I've tried the following loss function:
$ \hat{R} = \arg_R min \sum_k || m_i R n_i - 1 ||^2 $ but deriving it created a mess (I had a term over R). how can this be solved?
$$arg \min_R \sum_i{ \| m^T_i R n_i - 1 \|^2}$$ $$s.t. \ \ \ R^T R = I$$
This is a least squares optimization with non-linear constraint. The traditional approach would be to solve it using lagrange multipliers.

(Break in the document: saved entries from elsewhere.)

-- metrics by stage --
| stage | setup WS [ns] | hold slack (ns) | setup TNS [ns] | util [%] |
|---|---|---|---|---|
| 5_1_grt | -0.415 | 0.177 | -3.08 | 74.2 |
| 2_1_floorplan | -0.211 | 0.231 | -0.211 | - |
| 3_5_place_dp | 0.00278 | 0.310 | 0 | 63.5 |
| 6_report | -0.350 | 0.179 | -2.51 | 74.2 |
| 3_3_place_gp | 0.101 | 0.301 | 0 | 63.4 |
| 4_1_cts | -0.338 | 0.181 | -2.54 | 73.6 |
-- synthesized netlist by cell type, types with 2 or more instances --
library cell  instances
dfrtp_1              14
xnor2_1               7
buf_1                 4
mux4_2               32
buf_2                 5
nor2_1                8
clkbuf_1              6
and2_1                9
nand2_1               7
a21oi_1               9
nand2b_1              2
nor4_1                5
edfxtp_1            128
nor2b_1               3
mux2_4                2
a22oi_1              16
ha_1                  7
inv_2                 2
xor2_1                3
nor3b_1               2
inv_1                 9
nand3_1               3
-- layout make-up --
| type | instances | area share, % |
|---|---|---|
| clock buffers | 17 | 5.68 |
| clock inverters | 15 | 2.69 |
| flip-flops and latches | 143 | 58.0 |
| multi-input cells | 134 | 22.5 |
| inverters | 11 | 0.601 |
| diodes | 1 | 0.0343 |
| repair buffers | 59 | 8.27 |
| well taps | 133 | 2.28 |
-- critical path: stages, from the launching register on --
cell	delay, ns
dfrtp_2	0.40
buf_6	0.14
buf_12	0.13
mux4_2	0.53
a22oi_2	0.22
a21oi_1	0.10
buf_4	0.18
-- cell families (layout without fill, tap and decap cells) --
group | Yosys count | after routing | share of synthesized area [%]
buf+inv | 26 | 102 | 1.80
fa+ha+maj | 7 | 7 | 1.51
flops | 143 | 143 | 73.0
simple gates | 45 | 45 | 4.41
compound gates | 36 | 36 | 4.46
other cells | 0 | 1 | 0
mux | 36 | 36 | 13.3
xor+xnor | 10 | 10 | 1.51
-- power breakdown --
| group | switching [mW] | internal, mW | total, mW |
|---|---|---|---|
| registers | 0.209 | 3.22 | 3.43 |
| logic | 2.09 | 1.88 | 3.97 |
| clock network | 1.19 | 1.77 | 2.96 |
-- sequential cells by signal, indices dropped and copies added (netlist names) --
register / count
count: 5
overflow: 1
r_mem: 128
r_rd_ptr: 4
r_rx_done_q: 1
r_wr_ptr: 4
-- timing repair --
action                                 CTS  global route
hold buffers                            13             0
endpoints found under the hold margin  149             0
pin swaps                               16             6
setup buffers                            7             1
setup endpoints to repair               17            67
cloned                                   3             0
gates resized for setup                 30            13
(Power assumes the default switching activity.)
==> src/rtl/press_classifier.sv <==
// press_classifier: classifies debounced switch gestures as short, long or double presses.
//
// Parameters:
//   LONG_CYCLES - hold time in clk cycles that qualifies a long press (>= 2)
//   GAP_CYCLES  - max release-to-press gap in clk cycles for a double press (>= 2)
//
// Ports:
//   clk_i       - clock, all logic on the rising edge
//   rst_i       - synchronous active-low reset
//   db_level_i  - debounced switch level
//   db_tick_i   - one-cycle pulse on the debounced rising edge
//   short_o     - one-cycle pulse, short press classified
//   long_o      - one-cycle pulse, long press classified
//   double_o    - one-cycle pulse, double press classified
//   event_cnt_o - wrap-around count of classified gestures
module press_classifier #(
    parameter int unsigned LONG_CYCLES = 50_000_000,
    parameter int unsigned GAP_CYCLES  = 12_500_000
) (
    input  logic       clk_i,
    input  logic       rst_i,
    input  logic       db_level_i,
    input  logic       db_tick_i,
    output logic       short_o,
    output logic       long_o,
    output logic       double_o,
    output logic [7:0] event_cnt_o
);

    localparam int unsigned MaxCycles = (LONG_CYCLES > GAP_CYCLES) ? LONG_CYCLES : GAP_CYCLES;
    localparam int unsigned TimerW    = $clog2(MaxCycles + 1);

    localparam logic [TimerW-1:0] LongLimit = TimerW'(LONG_CYCLES - 1);
    localparam logic [TimerW-1:0] GapLimit  = TimerW'(GAP_CYCLES - 1);
    localparam logic [TimerW-1:0] TimerOne  = TimerW'(1);

    typedef enum logic [2:0] {
        StIdle,
        StPress1,
        StWait2,
        StPress2,
        StLongHold
    } state_e;

    state_e            state_q, state_d;
    logic [TimerW-1:0] timer_q, timer_d;
    logic              short_q, short_d;
    logic              long_q, long_d;
    logic              double_q, double_d;
    logic [7:0]        cnt_q, cnt_d;

    always_comb begin
        state_d  = state_q;
        timer_d  = timer_q;
        short_d  = 1'b0;
        long_d   = 1'b0;
        double_d = 1'b0;
        cnt_d    = cnt_q;

        unique case (state_q)
            StIdle: begin
                if (db_tick_i) begin
                    state_d = StPress1;
                end
            end
            StPress1: begin
                // Release is checked first so it wins a tie with the long limit.
                if (!db_level_i) begin
                    state_d = StWait2;
                end else if (timer_q == LongLimit) begin
                    long_d  = 1'b1;
                    state_d = StLongHold;
                end else begin
                    timer_d = timer_q + TimerOne;
                end
            end
            StWait2: begin
                // A second tick wins a tie with the gap limit.
                if (db_tick_i) begin
                    state_d = StPress2;
                end else if (timer_q == GapLimit) begin
                    short_d = 1'b1;
                    state_d = StIdle;
                end else begin
                    timer_d = timer_q + TimerOne;
                end
            end
            StPress2: begin
                if (!db_level_i) begin
                    double_d = 1'b1;
                    state_d  = StIdle;
                end
            end
            StLongHold: begin
                if (!db_level_i) begin
                    state_d = StIdle;
                end
            end
            default: begin
                state_d = StIdle;
            end
        endcase

        if (state_d != state_q) begin
            timer_d = '0;
        end

        if (short_d || long_d || double_d) begin
            cnt_d = cnt_q + 8'd1;
        end
    end

    always_ff @(posedge clk_i) begin
        if (!rst_i) begin
            state_q  <= StIdle;
            timer_q  <= '0;
            short_q  <= 1'b0;
            long_q   <= 1'b0;
            double_q <= 1'b0;
            cnt_q    <= 8'd0;
        end else begin
            state_q  <= state_d;
            timer_q  <= timer_d;
            short_q  <= short_d;
            long_q   <= long_d;
            double_q <= double_d;
            cnt_q    <= cnt_d;
        end
    end

    assign short_o     = short_q;
    assign long_o      = long_q;
    assign double_o    = double_q;
    assign event_cnt_o = cnt_q;

endmodule

==> config.mk <==
export PLATFORM = sky130hd
export DESIGN_NAME = press_classifier
export DESIGN_NICKNAME = d
export VERILOG_FILES = /design/src/rtl/press_classifier.sv
export SDC_FILE = /design/constraint.sdc
export NUM_CORES = 1
export LEC_CHECK = 0
export CORE_UTILIZATION = 36
export DETAILED_ROUTE_END_ITERATION = 12
export GPL_ROUTABILITY_DRIVEN = 0
export PLACE_DENSITY = 0.51
export SKIP_LAST_GASP = 1
export SLEW_MARGIN = 10
export SYNTH_ARGS = -nofsm -noshare
export SYNTH_HDL_FRONTEND = slang
export SYNTH_SLANG_ARGS = --single-unit
export TNS_END_PERCENT = 1
==> constraint.sdc <==
create_clock -name clk_i -period 2.64 [get_ports clk_i]
set_clock_uncertainty 0.15 [all_clocks]
set_input_delay 0.396 -clock clk_i [delete_from_list [all_inputs] [get_ports clk_i]]
set_output_delay 0.396 -clock clk_i [all_outputs]
set_load 0.01 [all_outputs]
Word level (Yosys, flattened, before mapping) --
Cells that the tools add are included.
Operators by class: $lt $le $gt $ge 0, $add $sub $neg 2, equal/unequal tests 11, bitwise logic cells 1, multipliers 0, div/mod/pow operators 0, reduce and logical (&&, ||, !) cells 7, shift-type cells 0, muxes and demuxes 20
Operators by type and width (count):
- $mux 26 | 4
- $pmux 26 s2 | 1
- $add 26x1->26 const B | 1
- $eq 26x24->1 const B | 1
- $eq 26x26->1 const B | 1
- $mux 3 | 6
- $pmux 3 s4 | 1
- $add 8x1->8 const B | 1
- $mux 1 | 8
- $ne 2x2->1 const B | 4
- $eq 3x2->1 const B | 2
- $reduce_and 5->1 | 1
- $reduce_or 2->1 | 2
- $eq 3x1->1 const B | 1
- $eq 3x3->1 const B | 1
- $logic_not 3->1 | 1
- $ne 3x3->1 | 1
- $logic_or 1x1->1 | 2
- $reduce_bool 2->1 | 1
- $not 1->1 | 1
Storage, ports and cells: RAM bits 0, output and inout bits 11, memories 0, ROM bits 0, register bits after elaboration 40, bits in latches 0

Depth between registers and ports, before layout --
word-level depth 6, mapped depth 10, depth with buffers taken out 7

Worst setup path after synthesis --
Ideal clock, no wire load.
path type register -> register, start point reg timer_q[0], end point reg timer_q[0], path slack 0.419 ns, arrival 1.956 ns, required time 2.375 ns, cell stages (with the launch flop) 10, period minus slack after synthesis 2.221 ns, setup time 0.115 ns, path buffers 2, cell sequence dfxtp_1 ha_1 and3_1 clkbuf_2 nand4_1 o21ai_1 buf_2 nand2_1 xnor2_1 nor2_1
On the way: word-level cells in the longest chain between the ends 6
Ends and longest elaborated chain:
- start, declared | RTL line 46 | logic [TimerW-1:0] timer_q, timer_d;
- start signal, assigned | RTL line 123 | timer_q <= timer_d;
- parallel branches: the longest is 6 deep, another holds $add 26x1->26
Parallel ways; which one is timed is not known. The select of a mux whose other input is x is not followed. A chain may end at the register's enable or synchronous reset.

Final worst setup path --
start point reg timer_q[0], end point reg cnt_q[7] (netlist: event_cnt_o[7])
On the way: word-level cells in the longest chain between the ends 6
Ends and longest elaborated chain:
- $eq 26x24->1 or $eq 26x26->1 (tied branches) | RTL line 81, 70
- $mux 1 (on tied branches) | RTL line 81, 70
- $mux 1 (on tied branches) | RTL line 79, 68
- $mux 1 | RTL line 60 | unique case (state_q)
- $logic_or 1x1->1 * (2 in a row) | RTL line 108 | if (short_d || long_d || double_d) begin
- end signal, assigned | RTL line 127 | cnt_q <= cnt_d;
- end, declared | RTL line 50 | logic [7:0] cnt_q, cnt_d;
Mark *: on every way between the ends. The rest lies on a longest branch, timed or not.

However this particular problem has been studied a lot in the last decades and the usual approach is as follows:
Taking the products:
$$\sum_i \| m^T_i R n_i - 1 \|^2 = \sum_i (m^T_i R n_i - 1)(m^T_i R n_i - 1)$$
$$\sum_i \| m^T_i R n_i - 1 \|^2 = \sum_i (m^T_i R n_i m^T_i R n_i) - 2 m^T_i R n_i +1$$
Since we can consider any sacalar as a 1×1 matrix, we can take the trace of the products:
$$\sum_i \| m^T_i R n_i - 1 \|^2 = \sum_i Tr(m^T_i R n_i m^T_i R n_i) - 2 Tr(m^T_i R n_i) +1$$
Applying the properties of the trace we get:
$$\sum_i \| m^T_i R n_i - 1 \|^2 = \sum_i Tr(n_i m^T_i R n_i m^T_i R) - 2 Tr(n_i m^T_i R) +1$$
We denote the matrix $M_i = n_i m^T_i$ so:
$$\sum_i \| m^T_i R n_i - 1 \|^2 = \sum_i Tr(M_i R M_i R) - 2 Tr(M_i R) +1$$
Taking the derivative with respect to $R$ we get:
$$\sum_i \frac{\partial}{\partial R} (Tr(M_i R M_i R) - 2 Tr(M_i R) +1)$$
$$ = \sum_i {2 M_i R M_i - 2 M_i}$$
Equating the gradient to zero we get:
$$\sum_i {2 M_i R M_i - 2 M_i} = 0$$
Multiplying both sides by $M_i^{-1}$ on the right and dividing both sides by $2$ we get:
$$\sum_i {M_i R} - \sum_i{I} = 0$$
$$\sum_i { \frac{1}{K} M_i } R = I$$
We denote the matrix $C = \sum_i{ \frac{1}{K} M_i}$ so the system is:
$$C R = I$$ $$s.t. \ \ \ R^T R = I$$
The Singular Value Decomposition (SVD) of $C$ is given by $C = U D V^T$ where $U$ and $V$ are orthogonal matrices and $D$ is a diagonal matrix containing the singular values of $C$.
Geometrically, the matrices $U$ and $V$ represent rotations and reflections while the matrix $D$ represent non-uniform scaling such as shearing or stretching.
Replacing $C$ with its svd we get:
$$U D V^T R = I$$
Multiplying both sides by $U^T$ on the left:
$$D V^T R = U^T$$
Since $D$ is representing scaling, the closest rotation must not include any scaling, we must consider $D = I$. Taking that we get:
$$V^T R = U^T$$
Multiplying both sides by $V$ on the left:
$$R = V U^T$$
Since $U$ and $V$ are orthogonal matrices the matrix $R$ is also orthogonal.
$$R^T R = U V^T V U^T = I$$
However, the determinant of $R$ can be negative one. In that case $R$ is a reflection instead of a rotation. A rotation can be enforced by flipping the sign of the last column of $U$.